ABOUT THIS TASK
Look through the records below for the line with "u_core.state_q,4" and the line with "Tap cell: 48 / 60.1 / 0.0282", then return those lines and all lines between, exactly.

╭─ DATA

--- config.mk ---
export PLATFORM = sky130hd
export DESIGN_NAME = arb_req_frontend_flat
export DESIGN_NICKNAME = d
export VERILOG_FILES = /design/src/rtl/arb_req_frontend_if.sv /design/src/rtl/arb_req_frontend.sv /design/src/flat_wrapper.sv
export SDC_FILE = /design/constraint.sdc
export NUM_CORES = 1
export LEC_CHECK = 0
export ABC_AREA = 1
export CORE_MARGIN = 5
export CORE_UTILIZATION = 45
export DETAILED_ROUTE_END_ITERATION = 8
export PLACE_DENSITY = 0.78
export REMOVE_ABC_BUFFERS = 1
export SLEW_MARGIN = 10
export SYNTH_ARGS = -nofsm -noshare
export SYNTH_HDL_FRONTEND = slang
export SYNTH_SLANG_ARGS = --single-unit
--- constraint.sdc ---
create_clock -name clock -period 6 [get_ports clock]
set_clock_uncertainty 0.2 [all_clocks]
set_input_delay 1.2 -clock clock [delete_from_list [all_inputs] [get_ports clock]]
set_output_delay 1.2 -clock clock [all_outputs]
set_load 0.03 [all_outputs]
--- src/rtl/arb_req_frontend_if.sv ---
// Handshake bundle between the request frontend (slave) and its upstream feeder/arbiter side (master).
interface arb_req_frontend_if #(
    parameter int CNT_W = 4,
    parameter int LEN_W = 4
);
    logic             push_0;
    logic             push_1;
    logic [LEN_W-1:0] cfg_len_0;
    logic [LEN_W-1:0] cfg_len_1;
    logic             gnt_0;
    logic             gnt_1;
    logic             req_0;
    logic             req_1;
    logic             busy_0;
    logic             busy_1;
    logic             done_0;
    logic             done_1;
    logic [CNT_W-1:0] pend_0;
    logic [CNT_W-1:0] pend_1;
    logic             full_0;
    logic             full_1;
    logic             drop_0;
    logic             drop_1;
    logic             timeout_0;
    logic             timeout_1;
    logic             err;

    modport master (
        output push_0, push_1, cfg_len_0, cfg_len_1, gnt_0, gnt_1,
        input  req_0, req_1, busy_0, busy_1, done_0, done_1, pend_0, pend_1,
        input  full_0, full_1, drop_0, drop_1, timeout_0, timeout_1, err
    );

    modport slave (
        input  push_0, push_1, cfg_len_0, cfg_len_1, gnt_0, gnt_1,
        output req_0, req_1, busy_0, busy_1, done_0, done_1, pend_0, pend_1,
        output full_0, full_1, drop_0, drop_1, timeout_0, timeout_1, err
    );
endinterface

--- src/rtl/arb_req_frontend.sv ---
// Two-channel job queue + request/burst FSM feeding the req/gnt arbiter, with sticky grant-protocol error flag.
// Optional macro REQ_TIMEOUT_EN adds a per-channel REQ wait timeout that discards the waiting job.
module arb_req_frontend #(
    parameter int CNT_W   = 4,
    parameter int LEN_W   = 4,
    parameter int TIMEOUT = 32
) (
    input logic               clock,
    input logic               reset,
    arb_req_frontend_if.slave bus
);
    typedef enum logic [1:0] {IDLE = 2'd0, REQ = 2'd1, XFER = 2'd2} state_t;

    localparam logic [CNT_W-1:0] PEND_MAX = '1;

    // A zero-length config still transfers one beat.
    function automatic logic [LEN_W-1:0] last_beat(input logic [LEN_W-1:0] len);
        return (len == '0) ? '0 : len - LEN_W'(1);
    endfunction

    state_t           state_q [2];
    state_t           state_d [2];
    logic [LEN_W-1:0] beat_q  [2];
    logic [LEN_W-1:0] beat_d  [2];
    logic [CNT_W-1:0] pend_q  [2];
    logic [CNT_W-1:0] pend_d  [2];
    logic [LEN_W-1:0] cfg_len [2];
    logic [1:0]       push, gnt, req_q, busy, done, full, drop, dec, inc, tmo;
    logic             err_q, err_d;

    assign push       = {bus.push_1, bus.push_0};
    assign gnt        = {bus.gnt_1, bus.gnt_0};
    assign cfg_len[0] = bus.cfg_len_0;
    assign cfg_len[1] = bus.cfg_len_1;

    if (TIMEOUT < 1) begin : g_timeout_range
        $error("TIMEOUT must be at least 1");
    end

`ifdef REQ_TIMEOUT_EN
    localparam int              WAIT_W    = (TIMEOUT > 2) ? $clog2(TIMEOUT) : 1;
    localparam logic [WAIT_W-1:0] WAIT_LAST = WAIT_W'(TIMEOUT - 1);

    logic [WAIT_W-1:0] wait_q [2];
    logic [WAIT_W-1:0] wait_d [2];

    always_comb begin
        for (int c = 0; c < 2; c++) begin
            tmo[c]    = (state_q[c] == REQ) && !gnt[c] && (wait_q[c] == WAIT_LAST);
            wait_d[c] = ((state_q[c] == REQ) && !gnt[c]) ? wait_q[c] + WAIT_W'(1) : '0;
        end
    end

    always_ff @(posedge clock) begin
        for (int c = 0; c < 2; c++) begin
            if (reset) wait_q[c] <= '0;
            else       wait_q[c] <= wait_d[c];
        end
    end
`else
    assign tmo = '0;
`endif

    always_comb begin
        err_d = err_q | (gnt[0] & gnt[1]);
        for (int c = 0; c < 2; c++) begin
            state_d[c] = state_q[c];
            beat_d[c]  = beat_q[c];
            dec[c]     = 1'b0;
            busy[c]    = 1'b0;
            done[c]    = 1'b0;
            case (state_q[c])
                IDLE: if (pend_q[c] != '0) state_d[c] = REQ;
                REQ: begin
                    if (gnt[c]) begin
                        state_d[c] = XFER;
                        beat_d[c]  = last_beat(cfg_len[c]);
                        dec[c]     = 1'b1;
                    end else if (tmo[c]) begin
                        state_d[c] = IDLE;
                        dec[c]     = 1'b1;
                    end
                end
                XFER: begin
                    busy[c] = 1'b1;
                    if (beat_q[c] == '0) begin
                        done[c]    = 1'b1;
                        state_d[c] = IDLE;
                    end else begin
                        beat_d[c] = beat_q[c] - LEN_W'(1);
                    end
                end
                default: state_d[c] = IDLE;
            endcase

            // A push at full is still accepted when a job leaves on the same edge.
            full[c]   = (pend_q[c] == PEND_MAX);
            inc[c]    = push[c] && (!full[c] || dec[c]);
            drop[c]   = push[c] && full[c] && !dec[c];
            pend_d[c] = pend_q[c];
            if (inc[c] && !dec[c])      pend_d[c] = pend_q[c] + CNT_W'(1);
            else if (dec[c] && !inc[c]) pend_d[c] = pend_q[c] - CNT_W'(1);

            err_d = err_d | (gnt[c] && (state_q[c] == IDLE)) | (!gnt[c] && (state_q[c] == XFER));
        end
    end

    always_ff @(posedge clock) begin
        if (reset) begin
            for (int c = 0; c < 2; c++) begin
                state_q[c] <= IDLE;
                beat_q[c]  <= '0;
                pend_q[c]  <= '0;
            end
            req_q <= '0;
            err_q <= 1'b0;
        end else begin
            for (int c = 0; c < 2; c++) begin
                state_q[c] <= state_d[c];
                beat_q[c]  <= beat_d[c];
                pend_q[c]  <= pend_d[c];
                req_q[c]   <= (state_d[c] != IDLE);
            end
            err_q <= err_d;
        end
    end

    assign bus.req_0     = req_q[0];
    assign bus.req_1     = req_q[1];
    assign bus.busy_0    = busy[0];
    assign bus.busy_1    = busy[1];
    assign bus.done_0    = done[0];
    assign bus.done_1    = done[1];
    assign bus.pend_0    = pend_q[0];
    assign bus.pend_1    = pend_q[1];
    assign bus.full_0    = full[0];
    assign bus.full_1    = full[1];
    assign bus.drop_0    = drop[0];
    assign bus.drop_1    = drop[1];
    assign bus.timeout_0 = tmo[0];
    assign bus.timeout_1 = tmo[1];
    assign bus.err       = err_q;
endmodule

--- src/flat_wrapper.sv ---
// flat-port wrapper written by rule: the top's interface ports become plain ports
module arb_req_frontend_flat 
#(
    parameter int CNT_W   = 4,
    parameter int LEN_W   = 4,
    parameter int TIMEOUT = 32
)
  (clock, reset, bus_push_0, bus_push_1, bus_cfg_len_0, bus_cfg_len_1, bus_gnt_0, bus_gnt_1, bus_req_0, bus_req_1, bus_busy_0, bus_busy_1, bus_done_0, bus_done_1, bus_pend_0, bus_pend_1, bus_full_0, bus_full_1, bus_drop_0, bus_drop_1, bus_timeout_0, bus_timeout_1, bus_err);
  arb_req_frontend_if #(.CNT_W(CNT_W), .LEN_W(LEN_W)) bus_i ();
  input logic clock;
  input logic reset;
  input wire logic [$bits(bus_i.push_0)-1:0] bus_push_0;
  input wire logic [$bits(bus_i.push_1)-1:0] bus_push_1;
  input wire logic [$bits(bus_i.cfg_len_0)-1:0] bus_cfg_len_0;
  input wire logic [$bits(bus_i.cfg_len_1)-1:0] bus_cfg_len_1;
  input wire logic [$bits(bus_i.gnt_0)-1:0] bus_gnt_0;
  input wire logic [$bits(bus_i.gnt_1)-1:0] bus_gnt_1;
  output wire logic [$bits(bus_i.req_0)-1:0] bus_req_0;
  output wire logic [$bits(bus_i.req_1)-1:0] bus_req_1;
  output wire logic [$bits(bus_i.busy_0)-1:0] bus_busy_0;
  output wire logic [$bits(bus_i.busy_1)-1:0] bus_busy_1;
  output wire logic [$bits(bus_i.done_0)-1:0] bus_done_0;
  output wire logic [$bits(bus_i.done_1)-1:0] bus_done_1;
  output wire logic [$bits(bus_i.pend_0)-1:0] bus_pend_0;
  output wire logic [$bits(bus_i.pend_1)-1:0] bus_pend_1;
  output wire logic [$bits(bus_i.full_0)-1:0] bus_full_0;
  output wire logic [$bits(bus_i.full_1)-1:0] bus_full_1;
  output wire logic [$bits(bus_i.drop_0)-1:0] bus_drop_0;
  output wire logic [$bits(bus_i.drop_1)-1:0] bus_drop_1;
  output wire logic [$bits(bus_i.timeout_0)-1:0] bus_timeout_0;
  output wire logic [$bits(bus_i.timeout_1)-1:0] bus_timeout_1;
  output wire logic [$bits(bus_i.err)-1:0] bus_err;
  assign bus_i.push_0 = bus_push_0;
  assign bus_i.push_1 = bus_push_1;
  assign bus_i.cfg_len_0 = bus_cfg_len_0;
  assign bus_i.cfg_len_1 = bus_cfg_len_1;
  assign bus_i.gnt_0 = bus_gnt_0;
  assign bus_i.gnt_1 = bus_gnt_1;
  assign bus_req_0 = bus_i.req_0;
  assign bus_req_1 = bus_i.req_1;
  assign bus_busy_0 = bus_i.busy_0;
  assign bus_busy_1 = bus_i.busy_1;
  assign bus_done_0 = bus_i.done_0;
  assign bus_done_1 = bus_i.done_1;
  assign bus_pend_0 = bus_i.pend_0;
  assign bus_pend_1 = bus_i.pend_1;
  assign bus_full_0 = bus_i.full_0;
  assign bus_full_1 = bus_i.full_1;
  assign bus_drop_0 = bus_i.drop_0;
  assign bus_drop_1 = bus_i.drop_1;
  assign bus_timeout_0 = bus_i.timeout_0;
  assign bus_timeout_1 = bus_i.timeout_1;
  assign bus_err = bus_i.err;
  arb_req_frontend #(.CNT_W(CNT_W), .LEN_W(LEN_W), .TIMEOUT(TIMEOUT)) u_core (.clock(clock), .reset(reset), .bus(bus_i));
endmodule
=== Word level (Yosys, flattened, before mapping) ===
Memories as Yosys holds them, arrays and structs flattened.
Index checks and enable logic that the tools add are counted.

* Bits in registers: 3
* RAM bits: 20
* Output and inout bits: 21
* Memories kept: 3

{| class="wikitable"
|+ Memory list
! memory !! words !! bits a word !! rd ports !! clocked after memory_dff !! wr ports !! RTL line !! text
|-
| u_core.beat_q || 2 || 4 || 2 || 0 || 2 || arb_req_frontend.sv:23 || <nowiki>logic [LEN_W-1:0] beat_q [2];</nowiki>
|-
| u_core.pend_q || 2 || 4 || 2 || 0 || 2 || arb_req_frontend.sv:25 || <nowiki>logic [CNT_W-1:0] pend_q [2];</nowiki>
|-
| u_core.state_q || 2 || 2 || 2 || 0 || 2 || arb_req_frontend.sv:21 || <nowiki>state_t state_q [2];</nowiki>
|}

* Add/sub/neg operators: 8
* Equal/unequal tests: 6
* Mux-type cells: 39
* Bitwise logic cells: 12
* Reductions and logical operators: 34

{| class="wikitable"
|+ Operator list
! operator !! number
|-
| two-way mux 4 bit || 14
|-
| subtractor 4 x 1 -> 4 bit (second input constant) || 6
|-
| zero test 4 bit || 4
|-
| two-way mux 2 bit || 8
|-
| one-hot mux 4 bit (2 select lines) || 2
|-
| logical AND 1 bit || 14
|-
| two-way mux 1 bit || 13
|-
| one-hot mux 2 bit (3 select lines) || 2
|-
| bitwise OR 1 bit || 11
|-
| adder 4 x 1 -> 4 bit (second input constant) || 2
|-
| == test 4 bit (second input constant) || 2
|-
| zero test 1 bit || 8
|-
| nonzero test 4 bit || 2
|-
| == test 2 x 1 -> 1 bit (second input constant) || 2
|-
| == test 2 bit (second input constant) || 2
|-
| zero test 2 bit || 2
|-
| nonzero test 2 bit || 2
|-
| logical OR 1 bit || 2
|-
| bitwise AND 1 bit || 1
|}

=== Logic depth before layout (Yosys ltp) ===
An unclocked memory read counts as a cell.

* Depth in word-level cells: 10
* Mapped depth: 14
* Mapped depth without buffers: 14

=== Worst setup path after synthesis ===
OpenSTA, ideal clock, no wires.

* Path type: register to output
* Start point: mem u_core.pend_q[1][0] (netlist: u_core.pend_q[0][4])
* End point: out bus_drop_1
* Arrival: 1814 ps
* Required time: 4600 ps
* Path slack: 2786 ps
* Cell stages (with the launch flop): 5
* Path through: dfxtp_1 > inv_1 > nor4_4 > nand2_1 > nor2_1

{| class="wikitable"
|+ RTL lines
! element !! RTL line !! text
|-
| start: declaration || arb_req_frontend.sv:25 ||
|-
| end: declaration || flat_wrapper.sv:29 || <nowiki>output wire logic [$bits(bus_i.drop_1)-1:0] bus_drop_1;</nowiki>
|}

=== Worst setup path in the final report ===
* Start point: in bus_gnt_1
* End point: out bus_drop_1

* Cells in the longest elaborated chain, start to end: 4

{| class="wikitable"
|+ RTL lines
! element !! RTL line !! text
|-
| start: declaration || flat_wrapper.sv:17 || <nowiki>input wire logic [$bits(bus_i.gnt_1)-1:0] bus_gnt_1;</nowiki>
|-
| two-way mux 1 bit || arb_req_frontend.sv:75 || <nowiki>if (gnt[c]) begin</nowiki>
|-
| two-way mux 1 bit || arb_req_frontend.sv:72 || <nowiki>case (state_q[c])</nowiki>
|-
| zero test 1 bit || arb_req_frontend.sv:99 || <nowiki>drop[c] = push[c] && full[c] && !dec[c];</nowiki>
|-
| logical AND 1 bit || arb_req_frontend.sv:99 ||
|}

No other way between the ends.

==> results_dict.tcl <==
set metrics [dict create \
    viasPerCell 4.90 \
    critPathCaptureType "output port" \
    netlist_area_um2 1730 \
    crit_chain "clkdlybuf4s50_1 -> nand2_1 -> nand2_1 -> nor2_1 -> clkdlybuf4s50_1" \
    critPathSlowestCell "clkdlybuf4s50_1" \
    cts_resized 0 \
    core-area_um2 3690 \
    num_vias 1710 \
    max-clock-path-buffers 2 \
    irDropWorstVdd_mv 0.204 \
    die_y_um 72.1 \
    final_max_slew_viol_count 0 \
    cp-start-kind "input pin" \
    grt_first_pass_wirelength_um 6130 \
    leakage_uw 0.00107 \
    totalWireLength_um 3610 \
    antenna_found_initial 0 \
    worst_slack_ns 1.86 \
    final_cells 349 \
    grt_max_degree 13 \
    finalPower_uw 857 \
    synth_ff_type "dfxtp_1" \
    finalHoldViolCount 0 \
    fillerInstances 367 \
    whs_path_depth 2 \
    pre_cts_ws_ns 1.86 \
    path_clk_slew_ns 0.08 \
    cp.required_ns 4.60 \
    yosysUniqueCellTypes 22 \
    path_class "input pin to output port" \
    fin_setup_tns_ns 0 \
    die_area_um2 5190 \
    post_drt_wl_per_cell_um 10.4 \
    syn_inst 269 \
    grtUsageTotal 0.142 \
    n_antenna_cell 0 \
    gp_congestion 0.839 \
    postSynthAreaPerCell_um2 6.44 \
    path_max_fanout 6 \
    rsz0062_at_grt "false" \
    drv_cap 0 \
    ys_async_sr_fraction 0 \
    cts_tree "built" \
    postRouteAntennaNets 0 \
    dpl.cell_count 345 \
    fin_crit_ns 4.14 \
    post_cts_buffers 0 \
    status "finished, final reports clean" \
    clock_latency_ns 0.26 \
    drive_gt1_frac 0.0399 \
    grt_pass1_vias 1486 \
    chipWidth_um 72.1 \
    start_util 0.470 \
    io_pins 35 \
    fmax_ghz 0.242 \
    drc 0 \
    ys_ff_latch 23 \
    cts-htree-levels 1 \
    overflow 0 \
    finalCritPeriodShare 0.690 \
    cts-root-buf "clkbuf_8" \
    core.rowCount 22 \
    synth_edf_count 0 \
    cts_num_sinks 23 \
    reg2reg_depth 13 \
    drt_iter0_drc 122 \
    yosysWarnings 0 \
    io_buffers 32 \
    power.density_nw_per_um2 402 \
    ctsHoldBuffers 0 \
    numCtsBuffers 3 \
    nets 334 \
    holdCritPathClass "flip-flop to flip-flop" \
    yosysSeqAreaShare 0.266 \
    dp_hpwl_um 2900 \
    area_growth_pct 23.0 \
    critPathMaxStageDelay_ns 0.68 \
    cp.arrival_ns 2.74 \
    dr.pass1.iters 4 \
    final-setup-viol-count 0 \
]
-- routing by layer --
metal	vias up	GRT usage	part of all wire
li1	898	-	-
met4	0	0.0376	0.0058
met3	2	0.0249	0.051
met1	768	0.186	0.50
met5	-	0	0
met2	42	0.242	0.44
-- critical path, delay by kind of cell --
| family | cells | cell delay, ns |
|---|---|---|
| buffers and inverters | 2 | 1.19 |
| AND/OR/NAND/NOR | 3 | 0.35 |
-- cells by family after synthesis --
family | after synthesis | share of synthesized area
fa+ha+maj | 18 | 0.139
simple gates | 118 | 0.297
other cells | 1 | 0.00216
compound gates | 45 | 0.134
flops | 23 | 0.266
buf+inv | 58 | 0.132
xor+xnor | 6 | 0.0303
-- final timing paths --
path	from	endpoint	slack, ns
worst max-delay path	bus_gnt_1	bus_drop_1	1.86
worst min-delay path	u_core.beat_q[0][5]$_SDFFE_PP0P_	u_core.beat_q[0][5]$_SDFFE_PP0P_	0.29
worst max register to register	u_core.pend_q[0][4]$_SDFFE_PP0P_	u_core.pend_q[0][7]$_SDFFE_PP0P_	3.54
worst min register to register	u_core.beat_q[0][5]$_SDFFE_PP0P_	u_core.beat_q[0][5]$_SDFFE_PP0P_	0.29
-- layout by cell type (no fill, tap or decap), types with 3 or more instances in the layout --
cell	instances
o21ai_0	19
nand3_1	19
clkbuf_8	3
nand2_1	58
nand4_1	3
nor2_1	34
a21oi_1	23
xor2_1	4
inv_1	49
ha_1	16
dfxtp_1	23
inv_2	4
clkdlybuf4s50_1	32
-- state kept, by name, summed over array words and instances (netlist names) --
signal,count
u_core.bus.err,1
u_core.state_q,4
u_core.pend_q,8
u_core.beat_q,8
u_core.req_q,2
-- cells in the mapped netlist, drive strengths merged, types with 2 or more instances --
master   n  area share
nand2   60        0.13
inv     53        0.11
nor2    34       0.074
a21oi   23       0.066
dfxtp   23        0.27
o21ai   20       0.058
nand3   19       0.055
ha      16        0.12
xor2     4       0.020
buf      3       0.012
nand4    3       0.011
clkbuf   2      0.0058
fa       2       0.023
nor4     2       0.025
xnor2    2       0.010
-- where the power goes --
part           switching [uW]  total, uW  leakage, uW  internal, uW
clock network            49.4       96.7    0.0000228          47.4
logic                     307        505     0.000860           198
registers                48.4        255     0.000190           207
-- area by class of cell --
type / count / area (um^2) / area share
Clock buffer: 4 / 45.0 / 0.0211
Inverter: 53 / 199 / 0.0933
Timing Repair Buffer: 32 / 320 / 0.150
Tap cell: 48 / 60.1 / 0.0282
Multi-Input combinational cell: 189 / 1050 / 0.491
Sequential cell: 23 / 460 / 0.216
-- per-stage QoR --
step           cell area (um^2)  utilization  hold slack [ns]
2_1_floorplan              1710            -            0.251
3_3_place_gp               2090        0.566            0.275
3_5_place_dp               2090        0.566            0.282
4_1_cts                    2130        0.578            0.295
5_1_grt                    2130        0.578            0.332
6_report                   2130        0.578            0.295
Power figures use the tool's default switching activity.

╰─

RESULT FOR THIS EXERCISE
u_core.state_q,4
u_core.pend_q,8
u_core.beat_q,8
u_core.req_q,2
-- cells in the mapped netlist, drive strengths merged, types with 2 or more instances --
master   n  area share
nand2   60        0.13
inv     53        0.11
nor2    34       0.074
a21oi   23       0.066
dfxtp   23        0.27
o21ai   20       0.058
nand3   19       0.055
ha      16        0.12
xor2     4       0.020
buf      3       0.012
nand4    3       0.011
clkbuf   2      0.0058
fa       2       0.023
nor4     2       0.025
xnor2    2       0.010
-- where the power goes --
part           switching [uW]  total, uW  leakage, uW  internal, uW
clock network            49.4       96.7    0.0000228          47.4
logic                     307        505     0.000860           198
registers                48.4        255     0.000190           207
-- area by class of cell --
type / count / area (um^2) / area share
Clock buffer: 4 / 45.0 / 0.0211
Inverter: 53 / 199 / 0.0933
Timing Repair Buffer: 32 / 320 / 0.150
Tap cell: 48 / 60.1 / 0.0282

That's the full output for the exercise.